Example: a graph pattern and a BINDINGS assertion:

… WHERE { ?s :p2 ?v2 } BINDINGS ?s ?v1 { ( <s1> 7 ) ( <s2> UNBOUND ) }
Join( [ { ?s⇒<s1> ?v1⇒7 }
        { ?s⇒<s2> } ],
      BGP (?s :p2 ?v2) )

5 SPARQL Federation Extensions Grammar

5.1 Grammar

The EBNF notation used in the grammar is defined in Extensible Markup Language (XML) 1.1 [XML11] section 6 Notation.

SPARQL Federation Extensions introduces the case-insensitive keywords SERVICE, BINDINGS and UNDEF:

[7]  SelectQuery  ::=  SelectClause DatasetClause* WhereClause SolutionModifier BindingsClause
[10]  ConstructQuery  ::=  'CONSTRUCT' ConstructTemplate DatasetClause* WhereClause SolutionModifier BindingsClause
[11]  DescribeQuery  ::=  'DESCRIBE' ( VarOrIRIref+ | '*' ) DatasetClause* WhereClause? SolutionModifier BindingsClause
[12]  AskQuery  ::=  'ASK' DatasetClause* WhereClause BindingsClause
[28]  BindingsClause  ::=  ( 'BINDINGS' Var+ '{' ( '(' BindingValue+ ')' )* '}' )?
[29]  BindingValue  ::=  IRIref | RDFLiteral | NumericLiteral | BooleanLiteral | 'UNDEF'
[49]  GraphPatternNotTriples  ::=  GroupGraphPattern | OptionalGraphPattern | UnionGraphPattern | MinusGraphPattern | GraphGraphPattern | ServiceGraphPattern | ExistsElt | NotExistsElt | Filter
[52]  ServiceGraphPattern  ::=  'SERVICE' VarOrIRIref GroupGraphPattern

It is a syntax error if to use a variable as the first argument to a ServiceGraphPattern if that variable is not bound (at least optionally) in the left hand side of a join with the ServiceGraphPattern on the right. If a solution does not bind the variable, or binds it to something which cannot resolve to a SPARQL service, that solution is eliminated.

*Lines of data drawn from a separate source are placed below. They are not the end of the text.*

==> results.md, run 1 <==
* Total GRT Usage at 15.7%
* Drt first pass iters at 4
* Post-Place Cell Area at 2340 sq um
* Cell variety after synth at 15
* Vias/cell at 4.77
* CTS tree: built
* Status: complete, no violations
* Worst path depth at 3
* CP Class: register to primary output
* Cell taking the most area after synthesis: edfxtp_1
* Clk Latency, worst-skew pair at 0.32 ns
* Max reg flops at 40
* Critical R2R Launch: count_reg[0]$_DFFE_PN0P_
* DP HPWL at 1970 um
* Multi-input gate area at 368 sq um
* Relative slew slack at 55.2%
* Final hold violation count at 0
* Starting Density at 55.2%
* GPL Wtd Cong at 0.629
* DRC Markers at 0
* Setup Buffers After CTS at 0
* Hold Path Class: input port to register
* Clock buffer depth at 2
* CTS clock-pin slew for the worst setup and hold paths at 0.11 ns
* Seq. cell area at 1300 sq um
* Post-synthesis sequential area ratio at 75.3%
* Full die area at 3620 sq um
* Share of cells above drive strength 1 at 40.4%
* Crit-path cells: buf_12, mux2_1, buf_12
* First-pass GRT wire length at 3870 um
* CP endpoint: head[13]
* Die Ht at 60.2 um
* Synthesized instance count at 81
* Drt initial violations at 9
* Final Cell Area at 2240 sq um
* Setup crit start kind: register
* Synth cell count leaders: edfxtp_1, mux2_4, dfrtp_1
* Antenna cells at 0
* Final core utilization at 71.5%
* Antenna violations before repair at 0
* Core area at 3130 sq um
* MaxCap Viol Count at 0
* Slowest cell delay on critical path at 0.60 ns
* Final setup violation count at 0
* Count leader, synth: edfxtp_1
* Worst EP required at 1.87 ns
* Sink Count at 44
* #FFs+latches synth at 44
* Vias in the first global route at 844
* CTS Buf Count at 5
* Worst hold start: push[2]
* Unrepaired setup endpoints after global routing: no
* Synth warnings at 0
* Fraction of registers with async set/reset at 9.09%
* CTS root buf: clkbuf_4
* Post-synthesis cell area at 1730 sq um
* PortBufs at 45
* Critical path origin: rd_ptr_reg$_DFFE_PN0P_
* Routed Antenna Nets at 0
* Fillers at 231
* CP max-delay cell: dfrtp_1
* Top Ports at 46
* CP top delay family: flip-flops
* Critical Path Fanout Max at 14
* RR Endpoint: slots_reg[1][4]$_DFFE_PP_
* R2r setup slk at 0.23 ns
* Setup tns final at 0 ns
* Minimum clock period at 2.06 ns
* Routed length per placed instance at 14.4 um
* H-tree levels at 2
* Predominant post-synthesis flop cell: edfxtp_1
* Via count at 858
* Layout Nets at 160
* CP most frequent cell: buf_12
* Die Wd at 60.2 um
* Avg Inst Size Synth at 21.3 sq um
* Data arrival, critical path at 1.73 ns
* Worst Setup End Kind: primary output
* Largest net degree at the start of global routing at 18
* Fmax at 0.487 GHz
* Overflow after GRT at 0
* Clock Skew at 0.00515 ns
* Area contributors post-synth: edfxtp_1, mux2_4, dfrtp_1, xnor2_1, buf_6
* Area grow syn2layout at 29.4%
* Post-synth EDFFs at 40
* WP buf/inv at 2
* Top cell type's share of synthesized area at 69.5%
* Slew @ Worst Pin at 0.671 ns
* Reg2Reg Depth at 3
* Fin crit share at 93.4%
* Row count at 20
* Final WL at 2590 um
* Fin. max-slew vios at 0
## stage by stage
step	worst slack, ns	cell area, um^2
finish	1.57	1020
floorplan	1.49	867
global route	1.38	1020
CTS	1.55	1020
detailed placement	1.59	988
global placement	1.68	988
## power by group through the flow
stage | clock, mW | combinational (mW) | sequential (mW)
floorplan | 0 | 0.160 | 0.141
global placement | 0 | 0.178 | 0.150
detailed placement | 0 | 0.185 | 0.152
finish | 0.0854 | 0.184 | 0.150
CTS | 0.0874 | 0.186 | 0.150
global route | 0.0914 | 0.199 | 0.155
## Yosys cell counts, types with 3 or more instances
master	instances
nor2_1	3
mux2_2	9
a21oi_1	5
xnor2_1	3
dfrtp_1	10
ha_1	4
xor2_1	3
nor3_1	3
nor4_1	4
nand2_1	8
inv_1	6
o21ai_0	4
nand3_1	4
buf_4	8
**src/hw/rtl/tone_queue_pwm_sequencer_unit_defines.svh**
```systemverilog
// Assertion macros for the tone queue sequencer
`ifndef TONE_QUEUE_PWM_SEQUENCER_UNIT_DEFINES_SVH
`define TONE_QUEUE_PWM_SEQUENCER_UNIT_DEFINES_SVH

// Same-cycle implication, sampled on clk, off during reset
`define TQPS_ASSERT_NOW(label, ante, cons, msg) \
  label: assert property (@(posedge clk) disable iff (!rst_n) (ante) |-> (cons)) \
    else $error(msg);

// Next-cycle implication, sampled on clk, off during reset
`define TQPS_ASSERT_NEXT(label, ante, cons, msg) \
  label: assert property (@(posedge clk) disable iff (!rst_n) (ante) |=> (cons)) \
    else $error(msg);

`endif

```
**src/hw/rtl/tqps_pkg.sv**
```systemverilog
// Package: widths, codes, types and constants of the tone queue sequencer
`timescale 1ns / 1ps
`default_nettype none
package tqps_pkg;

  localparam int FREQ_W      = 20;
  localparam int MS_W        = 16;
  localparam int CLK_W       = 24;
  localparam int CMP_W       = 23;
  localparam int QCNT_W      = 8;
  localparam int DATA_W      = 32;
  localparam int ADDR_W      = 3;
  localparam int QUEUE_DEPTH_DEF = 8;
  localparam int DIV_STEPS   = CLK_W;
  localparam int DIV_CNT_W   = $clog2(DIV_STEPS);

  localparam logic [CLK_W-1:0] CLOCK_RESET = 24'd1000000;

  // register index taken from paddr[2]
  localparam logic REG_TIMER_CLOCK = 1'b0;

  typedef enum logic {
    REQ_PLAY = 1'b0,
    REQ_TICK = 1'b1
  } req_type_t;

  typedef enum logic [1:0] {
    STAT_ACCEPTED = 2'd0,
    STAT_IGNORED  = 2'd1,
    STAT_DROPPED  = 2'd2,
    STAT_TICK     = 2'd3
  } req_status_t;

  typedef enum logic [2:0] {
    ST_IDLE,
    ST_EXEC,
    ST_READ,
    ST_START,
    ST_DIV,
    ST_FINISH
  } seq_state_t;

  typedef struct packed {
    logic [FREQ_W-1:0] freq;
    logic [MS_W-1:0]   ms;
  } tone_t;

  typedef struct packed {
    logic              start;
    logic [CLK_W-1:0]  dividend;
    logic [FREQ_W-1:0] divisor;
  } div_req_t;

  typedef struct packed {
    logic             done;
    logic [CLK_W-1:0] quotient;
  } div_rsp_t;

endpackage
`default_nettype wire

```
**src/hw/rtl/tqps_stream_if.sv**
```systemverilog
// Stream interfaces for request items and result items
`timescale 1ns / 1ps
`default_nettype none
interface tqps_req_if;
  logic                          valid;
  logic                          ready;
  logic                          req_type;
  logic [tqps_pkg::FREQ_W-1:0]   tone_freq;
  logic [tqps_pkg::MS_W-1:0]     tone_ms;

  modport source (output valid, output req_type, output tone_freq, output tone_ms,
                  input ready);
  modport sink   (input valid, input req_type, input tone_freq, input tone_ms,
                  output ready);
endinterface

interface tqps_rsp_if;
  logic                          valid;
  logic                          ready;
  logic [1:0]                    req_status;
  logic                          pwm_on;
  logic [tqps_pkg::CLK_W-1:0]    pwm_period;
  logic [tqps_pkg::CMP_W-1:0]    pwm_compare;
  logic [tqps_pkg::MS_W-1:0]     ms_left;
  logic [tqps_pkg::QCNT_W-1:0]   queued_count;

  modport source (output valid, output req_status, output pwm_on, output pwm_period,
                  output pwm_compare, output ms_left, output queued_count,
                  input ready);
  modport sink   (input valid, input req_status, input pwm_on, input pwm_period,
                  input pwm_compare, input ms_left, input queued_count,
                  output ready);
endinterface
`default_nettype wire

```
**src/hw/rtl/tone_queue_pwm_sequencer_unit.sv**
```systemverilog
// Top level: tone queue sequencer with ring memory, period divider and result register
//
// Usage:
//   in_ch carries items: a play request (req_type 0, tone_freq, tone_ms) or a
//   one millisecond tick (req_type 1). Every item gives exactly one result on
//   out_ch: the status and the PWM state after the item (pwm_on, pwm_period,
//   pwm_compare, ms_left, queued_count).
//   The APB port holds timer_clock_hz at address 0; write it only while idle.
//   Path from acceptance to out_ch.valid: EXEC and FINISH for items that start no
//   tone, EXEC, START and FINISH for a silent tone, EXEC, START, DIV and FINISH for
//   a tone that needs a period. The restoring divider in DIV sets the worst case;
//   one item is in work at a time, so a new item is taken only after FINISH.
//   A queued tone read from the ring passes through ST_READ before START.
//   The result register decouples the sides: the next item is taken while a
//   result still waits; if out_ch stalls, the following result holds inside
//   and in_ch.ready stays low until the register drains.
//   Reset: ring empty, no tone playing, period and compare 0, timer clock
//   1000000. The ring contents need no clearing.
`timescale 1ns / 1ps
`default_nettype none
`include "tone_queue_pwm_sequencer_unit_defines.svh"
module tone_queue_pwm_sequencer_unit #(
  parameter int QUEUE_DEPTH = tqps_pkg::QUEUE_DEPTH_DEF
) (
  input  wire logic                               clk,
  input  wire logic                               rst_n,
  tqps_req_if.sink                                in_ch,
  tqps_rsp_if.source                              out_ch,
  input  wire logic                               psel,
  input  wire logic                               penable,
  input  wire logic                               pwrite,
  input  wire logic [tqps_pkg::ADDR_W-1:0]        paddr,
  input  wire logic [tqps_pkg::DATA_W-1:0]        pwdata,
  output logic [tqps_pkg::DATA_W-1:0]             prdata,
  output logic                                    pready
);

  localparam int PTR_W  = $clog2(QUEUE_DEPTH);
  localparam int CNT_W  = PTR_W + 1;
  localparam int FREQ_W = tqps_pkg::FREQ_W;
  localparam int MS_W   = tqps_pkg::MS_W;
  localparam int CLK_W  = tqps_pkg::CLK_W;
  localparam int CMP_W  = tqps_pkg::CMP_W;
  localparam int QCNT_W = tqps_pkg::QCNT_W;
  localparam logic [PTR_W-1:0] PTR_LAST = PTR_W'(QUEUE_DEPTH - 1);

  // ---------------- configuration ----------------
  logic [CLK_W-1:0] clk_hz_r;
  logic             reg_hit;

  assign reg_hit = (paddr[2] == tqps_pkg::REG_TIMER_CLOCK);
  assign pready  = 1'b1;
  assign prdata  = reg_hit ? {{(tqps_pkg::DATA_W - CLK_W){1'b0}}, clk_hz_r} : '0;

  always_ff @(posedge clk) begin
    if (!rst_n) begin
      clk_hz_r <= tqps_pkg::CLOCK_RESET;
    end else if (psel && penable && pwrite && reg_hit) begin
      clk_hz_r <= pwdata[CLK_W-1:0];
    end
  end

  // ---------------- state ----------------
  tqps_pkg::seq_state_t state_r, state_nxt;

  logic              item_tick_r, item_tick_nxt;
  logic [FREQ_W-1:0] item_freq_r, item_freq_nxt;
  logic [MS_W-1:0]   item_ms_r, item_ms_nxt;

  logic [PTR_W-1:0]  rd_ptr_r, rd_ptr_nxt;
  logic [PTR_W-1:0]  wr_ptr_r, wr_ptr_nxt;
  logic              playing_r, playing_nxt;
  logic [MS_W-1:0]   rem_ms_r, rem_ms_nxt;
  logic [CLK_W-1:0]  period_r, period_nxt;
  logic [CMP_W-1:0]  compare_r, compare_nxt;
  logic [FREQ_W-1:0] tone_freq_r, tone_freq_nxt;

  tqps_pkg::req_status_t status_r, status_nxt;

  logic              out_valid_r, out_valid_nxt;
  logic [1:0]        out_status_r, out_status_nxt;
  logic              out_on_r, out_on_nxt;
  logic [CLK_W-1:0]  out_period_r, out_period_nxt;
  logic [CMP_W-1:0]  out_compare_r, out_compare_nxt;
  logic [MS_W-1:0]   out_ms_r, out_ms_nxt;
  logic [QCNT_W-1:0] out_qcnt_r, out_qcnt_nxt;

  // ---------------- ring and divider ----------------
  logic              ring_wr_en;
  tqps_pkg::tone_t   ring_wr_data;
  logic              ring_rd_en;
  tqps_pkg::tone_t   ring_rd_data;
  tqps_pkg::div_req_t div_req;
  tqps_pkg::div_rsp_t div_rsp;

  tqps_ring #(.QUEUE_DEPTH(QUEUE_DEPTH)) u_ring (
    .clk     (clk),
    .wr_en   (ring_wr_en),
    .wr_addr (wr_ptr_r),
    .wr_data (ring_wr_data),
    .rd_en   (ring_rd_en),
    .rd_addr (rd_ptr_r),
    .rd_data (ring_rd_data)
  );

  tqps_div u_div (
    .clk   (clk),
    .rst_n (rst_n),
    .req   (div_req),
    .rsp   (div_rsp)
  );

  // ---------------- decisions ----------------
  logic             in_fire;
  logic             out_free;
  logic [PTR_W-1:0] wr_ptr_inc, rd_ptr_inc;
  logic             ring_empty, ring_full;
  logic             tick_dec, tick_end;
  logic             play_zero, play_ok;
  logic [CNT_W-1:0] ring_cnt;

  assign in_ch.ready = (state_r == tqps_pkg::ST_IDLE);
  assign in_fire     = in_ch.valid && in_ch.ready;
  assign out_free    = !out_valid_r || out_ch.ready;

  assign wr_ptr_inc = (wr_ptr_r == PTR_LAST) ? '0 : wr_ptr_r + 1'b1;
  assign rd_ptr_inc = (rd_ptr_r == PTR_LAST) ? '0 : rd_ptr_r + 1'b1;
  assign ring_empty = (rd_ptr_r == wr_ptr_r);
  assign ring_full  = (wr_ptr_inc == rd_ptr_r);
  assign ring_cnt   = {1'b0, wr_ptr_r} - {1'b0, rd_ptr_r}
                    + ((wr_ptr_r < rd_ptr_r) ? CNT_W'(QUEUE_DEPTH) : '0);

  assign tick_dec  = item_tick_r && playing_r && (rem_ms_r != '0);
  assign tick_end  = tick_dec && (rem_ms_r == MS_W'(1));
  assign play_zero = !item_tick_r && (item_ms_r == '0);
  assign play_ok   = !item_tick_r && !play_zero && !ring_full;

  // ---------------- next state ----------------
  always_comb begin
    state_nxt = state_r;
    unique case (state_r)
      tqps_pkg::ST_IDLE: begin
        if (in_fire) state_nxt = tqps_pkg::ST_EXEC;
      end
      tqps_pkg::ST_EXEC: begin
        priority if (tick_end && !ring_empty) state_nxt = tqps_pkg::ST_READ;
        else if (play_ok && !playing_r)       state_nxt = tqps_pkg::ST_START;
        else                                  state_nxt = tqps_pkg::ST_FINISH;
      end
      tqps_pkg::ST_READ: begin
        state_nxt = tqps_pkg::ST_START;
      end
      tqps_pkg::ST_START: begin
        state_nxt = (tone_freq_r == '0) ? tqps_pkg::ST_FINISH : tqps_pkg::ST_DIV;
      end
      tqps_pkg::ST_DIV: begin
        if (div_rsp.done) state_nxt = tqps_pkg::ST_FINISH;
      end
      tqps_pkg::ST_FINISH: begin
        if (out_free) state_nxt = tqps_pkg::ST_IDLE;
      end
      default: state_nxt = tqps_pkg::ST_IDLE;
    endcase
  end

  // ---------------- datapath control ----------------
  always_comb begin
    item_tick_nxt   = item_tick_r;
    item_freq_nxt   = item_freq_r;
    item_ms_nxt     = item_ms_r;
    rd_ptr_nxt      = rd_ptr_r;
    wr_ptr_nxt      = wr_ptr_r;
    playing_nxt     = playing_r;
    rem_ms_nxt      = rem_ms_r;
    period_nxt      = period_r;
    compare_nxt     = compare_r;
    tone_freq_nxt   = tone_freq_r;
    status_nxt      = status_r;
    ring_wr_en      = 1'b0;
    ring_wr_data    = '{freq: item_freq_r, ms: item_ms_r};
    ring_rd_en      = 1'b0;
    div_req         = '{start: 1'b0, dividend: clk_hz_r, divisor: tone_freq_r};
    out_status_nxt  = out_status_r;
    out_on_nxt      = out_on_r;
    out_period_nxt  = out_period_r;
    out_compare_nxt = out_compare_r;
    out_ms_nxt      = out_ms_r;
    out_qcnt_nxt    = out_qcnt_r;
    out_valid_nxt   = out_valid_r && !out_ch.ready;

    unique case (state_r)
      tqps_pkg::ST_IDLE: begin
        if (in_fire) begin
          item_tick_nxt = in_ch.req_type;
          item_freq_nxt = in_ch.tone_freq;
          item_ms_nxt   = in_ch.tone_ms;
        end
      end
      tqps_pkg::ST_EXEC: begin
        priority if (item_tick_r) begin
          status_nxt = tqps_pkg::STAT_TICK;
          if (tick_dec) rem_ms_nxt = rem_ms_r - 1'b1;
          if (tick_end) begin
            if (ring_empty) begin
              playing_nxt = 1'b0;
            end else begin
              // fetch the head; data arrives next cycle
              ring_rd_en = 1'b1;
              rd_ptr_nxt = rd_ptr_inc;
            end
          end
        end else if (play_zero) begin
          status_nxt = tqps_pkg::STAT_IGNORED;
        end else if (ring_full) begin
          status_nxt = tqps_pkg::STAT_DROPPED;
        end else begin
          status_nxt = tqps_pkg::STAT_ACCEPTED;
          ring_wr_en = 1'b1;
          wr_ptr_nxt = wr_ptr_inc;
          if (!playing_r) begin
            // ring was empty: the new entry is the head, forward it
            rd_ptr_nxt    = rd_ptr_inc;
            rem_ms_nxt    = item_ms_r;
            tone_freq_nxt = item_freq_r;
          end
        end
      end
      tqps_pkg::ST_READ: begin
        rem_ms_nxt    = ring_rd_data.ms;
        tone_freq_nxt = ring_rd_data.freq;
      end
      tqps_pkg::ST_START: begin
        if (tone_freq_r == '0) begin
          period_nxt  = CLK_W'(1);
          playing_nxt = 1'b1;
        end else begin
          div_req.start = 1'b1;
        end
      end
      tqps_pkg::ST_DIV: begin
        if (div_rsp.done) begin
          period_nxt  = div_rsp.quotient;
          compare_nxt = div_rsp.quotient[CLK_W-1:1];
          playing_nxt = 1'b1;
        end
      end
      tqps_pkg::ST_FINISH: begin
        if (out_free) begin
          out_valid_nxt   = 1'b1;
          out_status_nxt  = status_r;
          out_on_nxt      = playing_r;
          out_period_nxt  = period_r;
          out_compare_nxt = compare_r;
          out_ms_nxt      = rem_ms_r;
          out_qcnt_nxt    = QCNT_W'(ring_cnt);
        end
      end
      default: begin
      end
    endcase
  end

  always_ff @(posedge clk) begin
    if (!rst_n) begin
      state_r     <= tqps_pkg::ST_IDLE;
      rd_ptr_r    <= '0;
      wr_ptr_r    <= '0;
      playing_r   <= 1'b0;
      rem_ms_r    <= '0;
      period_r    <= '0;
      compare_r   <= '0;
      out_valid_r <= 1'b0;
    end else begin
      state_r     <= state_nxt;
      rd_ptr_r    <= rd_ptr_nxt;
      wr_ptr_r    <= wr_ptr_nxt;
      playing_r   <= playing_nxt;
      rem_ms_r    <= rem_ms_nxt;
      period_r    <= period_nxt;
      compare_r   <= compare_nxt;
      out_valid_r <= out_valid_nxt;
    end
  end

  always_ff @(posedge clk) begin
    item_tick_r   <= item_tick_nxt;
    item_freq_r   <= item_freq_nxt;
    item_ms_r     <= item_ms_nxt;
    tone_freq_r   <= tone_freq_nxt;
    status_r      <= status_nxt;
    out_status_r  <= out_status_nxt;
    out_on_r      <= out_on_nxt;
    out_period_r  <= out_period_nxt;
    out_compare_r <= out_compare_nxt;
    out_ms_r      <= out_ms_nxt;
    out_qcnt_r    <= out_qcnt_nxt;
  end

  assign out_ch.valid        = out_valid_r;
  assign out_ch.req_status   = out_status_r;
  assign out_ch.pwm_on       = out_on_r;
  assign out_ch.pwm_period   = out_period_r;
  assign out_ch.pwm_compare  = out_compare_r;
  assign out_ch.ms_left      = out_ms_r;
  assign out_ch.queued_count = out_qcnt_r;

  // ---------------- assertions ----------------
  `TQPS_ASSERT_NOW(a_idle_ring_empty, !playing_r, rd_ptr_r == wr_ptr_r, "ring not empty while idle")
  `TQPS_ASSERT_NOW(a_playing_has_ms, (state_r == tqps_pkg::ST_IDLE) && playing_r, rem_ms_r != '0, "tone playing with no ms left")
  `TQPS_ASSERT_NOW(a_div_done_in_div, div_rsp.done, state_r == tqps_pkg::ST_DIV, "divider result outside divide state")
  `TQPS_ASSERT_NEXT(a_finish_holds, (state_r == tqps_pkg::ST_FINISH) && out_ch.valid && !out_ch.ready, state_r == tqps_pkg::ST_FINISH, "result left while output register full")

endmodule
`default_nettype wire

```
**src/hw/rtl/tqps_ring.sv**
```systemverilog
// Tone ring memory: one write port, one registered read port
`timescale 1ns / 1ps
`default_nettype none
module tqps_ring #(
  parameter int QUEUE_DEPTH = tqps_pkg::QUEUE_DEPTH_DEF,
  localparam int PTR_W = $clog2(QUEUE_DEPTH)
) (
  input  wire logic            clk,
  input  wire logic            wr_en,
  input  wire logic [PTR_W-1:0] wr_addr,
  input  wire tqps_pkg::tone_t wr_data,
  input  wire logic            rd_en,
  input  wire logic [PTR_W-1:0] rd_addr,
  output tqps_pkg::tone_t      rd_data
);

  tqps_pkg::tone_t mem [QUEUE_DEPTH];

  always_ff @(posedge clk) begin
    if (wr_en) begin
      mem[wr_addr] <= wr_data;
    end
  end

  always_ff @(posedge clk) begin
    if (rd_en) begin
      rd_data <= mem[rd_addr];
    end
  end

endmodule
`default_nettype wire

```
**src/hw/rtl/tqps_div.sv**
```systemverilog
// Restoring divider: 24-bit dividend by 20-bit divisor, one quotient bit a cycle
`timescale 1ns / 1ps
`default_nettype none
module tqps_div (
  input  wire logic         clk,
  input  wire logic         rst_n,
  input  wire tqps_pkg::div_req_t req,
  output tqps_pkg::div_rsp_t rsp
);

  localparam int CLK_W  = tqps_pkg::CLK_W;
  localparam int FREQ_W = tqps_pkg::FREQ_W;
  localparam int CNT_W  = tqps_pkg::DIV_CNT_W;
  localparam logic [CNT_W-1:0] LAST_STEP = CNT_W'(tqps_pkg::DIV_STEPS - 1);

  logic              busy_r, busy_nxt;
  logic              done_r, done_nxt;
  logic [CNT_W-1:0]  cnt_r, cnt_nxt;
  logic [CLK_W-1:0]  num_r, num_nxt;
  logic [FREQ_W-1:0] den_r, den_nxt;
  logic [FREQ_W-1:0] rem_r, rem_nxt;
  logic [FREQ_W:0]   trial;
  logic              fits;

  assign trial = {rem_r, num_r[CLK_W-1]};
  assign fits  = trial >= {1'b0, den_r};

  always_comb begin
    busy_nxt = busy_r;
    done_nxt = 1'b0;
    cnt_nxt  = cnt_r;
    num_nxt  = num_r;
    den_nxt  = den_r;
    rem_nxt  = rem_r;
    if (req.start) begin
      busy_nxt = 1'b1;
      cnt_nxt  = '0;
      num_nxt  = req.dividend;
      den_nxt  = req.divisor;
      rem_nxt  = '0;
    end else if (busy_r) begin
      // shift the quotient bit in where the dividend bit leaves
      rem_nxt = fits ? FREQ_W'(trial - {1'b0, den_r}) : trial[FREQ_W-1:0];
      num_nxt = {num_r[CLK_W-2:0], fits};
      cnt_nxt = cnt_r + 1'b1;
      if (cnt_r == LAST_STEP) begin
        busy_nxt = 1'b0;
        done_nxt = 1'b1;
      end
    end
  end

  always_ff @(posedge clk) begin
    if (!rst_n) begin
      busy_r <= 1'b0;
      done_r <= 1'b0;
      cnt_r  <= '0;
    end else begin
      busy_r <= busy_nxt;
      done_r <= done_nxt;
      cnt_r  <= cnt_nxt;
    end
  end

  always_ff @(posedge clk) begin
    num_r <= num_nxt;
    den_r <= den_nxt;
    rem_r <= rem_nxt;
  end

  assign rsp.done     = done_r;
  assign rsp.quotient = num_r;

endmodule
`default_nettype wire

```
**src/flat_wrapper.sv**
```systemverilog
// flat-port wrapper written by rule: the top's interface ports become plain ports
module tone_queue_pwm_sequencer_unit_flat 
#(
  parameter int QUEUE_DEPTH = tqps_pkg::QUEUE_DEPTH_DEF
)
  (clk, rst_n, psel, penable, pwrite, paddr, pwdata, prdata, pready, in_ch_valid, in_ch_req_type, in_ch_tone_freq, in_ch_tone_ms, in_ch_ready, out_ch_valid, out_ch_req_status, out_ch_pwm_on, out_ch_pwm_period, out_ch_pwm_compare, out_ch_ms_left, out_ch_queued_count, out_ch_ready);
  tqps_req_if in_ch_i ();
  tqps_rsp_if out_ch_i ();
  input  wire logic clk;
  input  wire logic rst_n;
  input  wire logic psel;
  input  wire logic penable;
  input  wire logic pwrite;
  input  wire logic [tqps_pkg::ADDR_W-1:0] paddr;
  input  wire logic [tqps_pkg::DATA_W-1:0] pwdata;
  output logic [tqps_pkg::DATA_W-1:0] prdata;
  output logic pready;
  input wire logic [$bits(in_ch_i.valid)-1:0] in_ch_valid;
  input wire logic [$bits(in_ch_i.req_type)-1:0] in_ch_req_type;
  input wire logic [$bits(in_ch_i.tone_freq)-1:0] in_ch_tone_freq;
  input wire logic [$bits(in_ch_i.tone_ms)-1:0] in_ch_tone_ms;
  output wire logic [$bits(in_ch_i.ready)-1:0] in_ch_ready;
  output wire logic [$bits(out_ch_i.valid)-1:0] out_ch_valid;
  output wire logic [$bits(out_ch_i.req_status)-1:0] out_ch_req_status;
  output wire logic [$bits(out_ch_i.pwm_on)-1:0] out_ch_pwm_on;
  output wire logic [$bits(out_ch_i.pwm_period)-1:0] out_ch_pwm_period;
  output wire logic [$bits(out_ch_i.pwm_compare)-1:0] out_ch_pwm_compare;
  output wire logic [$bits(out_ch_i.ms_left)-1:0] out_ch_ms_left;
  output wire logic [$bits(out_ch_i.queued_count)-1:0] out_ch_queued_count;
  input wire logic [$bits(out_ch_i.ready)-1:0] out_ch_ready;
  assign in_ch_i.valid = in_ch_valid;
  assign in_ch_i.req_type = in_ch_req_type;
  assign in_ch_i.tone_freq = in_ch_tone_freq;
  assign in_ch_i.tone_ms = in_ch_tone_ms;
  assign in_ch_ready = in_ch_i.ready;
  assign out_ch_valid = out_ch_i.valid;
  assign out_ch_req_status = out_ch_i.req_status;
  assign out_ch_pwm_on = out_ch_i.pwm_on;
  assign out_ch_pwm_period = out_ch_i.pwm_period;
  assign out_ch_pwm_compare = out_ch_i.pwm_compare;
  assign out_ch_ms_left = out_ch_i.ms_left;
  assign out_ch_queued_count = out_ch_i.queued_count;
  assign out_ch_i.ready = out_ch_ready;
  tone_queue_pwm_sequencer_unit #(.QUEUE_DEPTH(QUEUE_DEPTH)) u_core (.clk(clk), .rst_n(rst_n), .in_ch(in_ch_i), .out_ch(out_ch_i), .psel(psel), .penable(penable), .pwrite(pwrite), .paddr(paddr), .pwdata(pwdata), .prdata(prdata), .pready(pready));
endmodule
```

It is a syntax error if the number of elements in any Binding does not equal the number of variables in the BindingsClause.

6 Conformance

See appendix A SPARQL Grammar regarding conformance of SPARQL Query strings, and section 10 Query Forms for conformance of query results. See appendix E. Internet Media Type for conformance to the application/sparql-query media type.

This specification is intended for use in conjunction with the SPARQL Protocol [SPROT] and the SPARQL Query Results XML Format [RESULTS]. See those specifications for their conformance criteria.

Note that the SPARQL protocol describes an abstract interface as well as a network protocol, and the abstract interface may apply to APIs as well as network interfaces.

7 Security Considerations (Informative)

SPARQL queries using SERVICE imply that a URI will be dereferenced, and that the result will be incorporated into a working data set. All of the security issues of SPARQL Protocol 1.1 [SPROT] Section 3.1 SPARQL Query 1.1 [SQRY] Section 18, and Uniform Resource Identifier (URI): Generic Syntax [RFC3986] Section 7 should be considered.

8 Internet Media Type, File Extension and Macintosh File Type

It's probably not worth the cost of a differential media type. If it were, that registration would probably look like:

Eric Prud'hommeaux
See also:
How to Register a Media Type for a W3C Specification
Internet Media Type registration, consistency of use
TAG Finding 3 June 2002 (Revised 4 September 2002)

The Internet Media Type / MIME Type for the SPARQL Federation Extensions is "application/sparql-query".

It is recommended that sparql query files have the extension ".rq" (all lowercase) on all platforms.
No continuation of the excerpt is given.